Content starts
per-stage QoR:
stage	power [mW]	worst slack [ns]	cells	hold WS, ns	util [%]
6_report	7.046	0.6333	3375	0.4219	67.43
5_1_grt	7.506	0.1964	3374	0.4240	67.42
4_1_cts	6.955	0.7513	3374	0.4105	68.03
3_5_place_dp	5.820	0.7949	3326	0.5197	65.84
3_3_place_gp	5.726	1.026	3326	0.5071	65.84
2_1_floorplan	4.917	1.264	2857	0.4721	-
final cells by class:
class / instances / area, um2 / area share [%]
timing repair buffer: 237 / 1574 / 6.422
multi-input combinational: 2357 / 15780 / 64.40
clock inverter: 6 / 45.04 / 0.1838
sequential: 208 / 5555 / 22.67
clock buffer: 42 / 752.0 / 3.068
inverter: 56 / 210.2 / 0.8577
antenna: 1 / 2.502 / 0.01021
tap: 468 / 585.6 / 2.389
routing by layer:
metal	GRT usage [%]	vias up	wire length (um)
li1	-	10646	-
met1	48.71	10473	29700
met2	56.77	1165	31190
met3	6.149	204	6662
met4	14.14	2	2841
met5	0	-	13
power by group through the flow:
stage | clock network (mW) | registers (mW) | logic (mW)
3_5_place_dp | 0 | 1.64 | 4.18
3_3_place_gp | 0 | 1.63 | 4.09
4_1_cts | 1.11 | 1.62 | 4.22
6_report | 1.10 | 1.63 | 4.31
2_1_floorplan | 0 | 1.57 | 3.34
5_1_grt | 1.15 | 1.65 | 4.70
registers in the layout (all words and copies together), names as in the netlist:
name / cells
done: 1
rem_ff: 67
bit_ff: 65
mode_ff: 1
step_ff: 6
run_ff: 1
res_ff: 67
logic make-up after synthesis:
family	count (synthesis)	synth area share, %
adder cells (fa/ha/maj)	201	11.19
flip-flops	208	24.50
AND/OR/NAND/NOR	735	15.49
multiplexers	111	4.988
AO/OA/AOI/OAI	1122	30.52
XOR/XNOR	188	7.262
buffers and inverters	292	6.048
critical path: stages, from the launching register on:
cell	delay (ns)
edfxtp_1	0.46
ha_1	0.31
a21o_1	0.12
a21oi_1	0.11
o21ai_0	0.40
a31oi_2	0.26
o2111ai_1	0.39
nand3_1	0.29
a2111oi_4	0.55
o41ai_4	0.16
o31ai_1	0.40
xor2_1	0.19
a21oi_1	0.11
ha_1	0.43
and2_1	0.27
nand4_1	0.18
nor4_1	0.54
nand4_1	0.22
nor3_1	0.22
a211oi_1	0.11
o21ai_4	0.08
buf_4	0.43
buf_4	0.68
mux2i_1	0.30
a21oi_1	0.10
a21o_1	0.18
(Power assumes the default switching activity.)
`config.mk`:
```
export PLATFORM = sky130hd
export DESIGN_NAME = binary_to_decimal_ascii_flat
export DESIGN_NICKNAME = d
export VERILOG_FILES = /design/src/design/bda_pkg.sv /design/src/design/bda_if.sv /design/src/design/binary_to_decimal_ascii.sv /design/src/flat_wrapper.sv
export SDC_FILE = /design/constraint.sdc
export NUM_CORES = 1
export LEC_CHECK = 0
export ABC_CLOCK_PERIOD_IN_PS = 10000
export BUFFER_PORTS_ARGS = -buffer_cell sky130_fd_sc_hd__buf_2
export CORE_AREA = 4 4 261 263
export DETAILED_ROUTE_END_ITERATION = 6
export DIE_AREA = 0 0 265 267
export PLACE_DENSITY = 0.62
export SYNTH_ARGS = -nofsm -noshare
export SYNTH_HDL_FRONTEND = slang
export SYNTH_SLANG_ARGS = --single-unit
export TNS_END_PERCENT = 50
```
`constraint.sdc`:
```
create_clock -name clk -period 10 [get_ports clk]
set_clock_uncertainty 0.05 [all_clocks]
set_input_delay 0.5 -clock clk [delete_from_list [all_inputs] [get_ports clk]]
set_output_delay 0.5 -clock clk [all_outputs]
set_load 0.02 [all_outputs]
```
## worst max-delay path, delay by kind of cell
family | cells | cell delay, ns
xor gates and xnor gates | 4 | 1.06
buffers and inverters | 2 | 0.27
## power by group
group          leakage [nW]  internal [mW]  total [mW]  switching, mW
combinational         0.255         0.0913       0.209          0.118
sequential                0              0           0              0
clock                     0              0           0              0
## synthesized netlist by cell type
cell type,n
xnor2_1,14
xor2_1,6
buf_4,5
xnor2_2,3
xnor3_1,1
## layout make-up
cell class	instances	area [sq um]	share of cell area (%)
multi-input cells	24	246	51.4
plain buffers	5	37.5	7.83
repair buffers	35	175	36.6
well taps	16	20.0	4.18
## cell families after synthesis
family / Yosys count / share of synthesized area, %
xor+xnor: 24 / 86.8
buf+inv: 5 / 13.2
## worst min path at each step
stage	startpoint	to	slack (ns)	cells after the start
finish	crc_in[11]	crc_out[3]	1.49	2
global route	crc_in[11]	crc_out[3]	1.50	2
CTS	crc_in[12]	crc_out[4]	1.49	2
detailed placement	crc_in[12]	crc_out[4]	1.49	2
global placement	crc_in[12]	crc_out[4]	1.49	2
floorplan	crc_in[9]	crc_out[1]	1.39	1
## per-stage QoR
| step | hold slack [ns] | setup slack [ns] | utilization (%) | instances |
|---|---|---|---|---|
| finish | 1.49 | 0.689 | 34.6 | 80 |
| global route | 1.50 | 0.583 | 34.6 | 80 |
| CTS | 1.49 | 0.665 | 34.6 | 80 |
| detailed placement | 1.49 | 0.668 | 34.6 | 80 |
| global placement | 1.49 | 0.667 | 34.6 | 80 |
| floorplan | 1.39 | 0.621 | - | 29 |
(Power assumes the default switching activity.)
Content ends
**What to do:** Determine how many of the lines above include the word "worst", then give that number and nothing else.

**Task output:** 3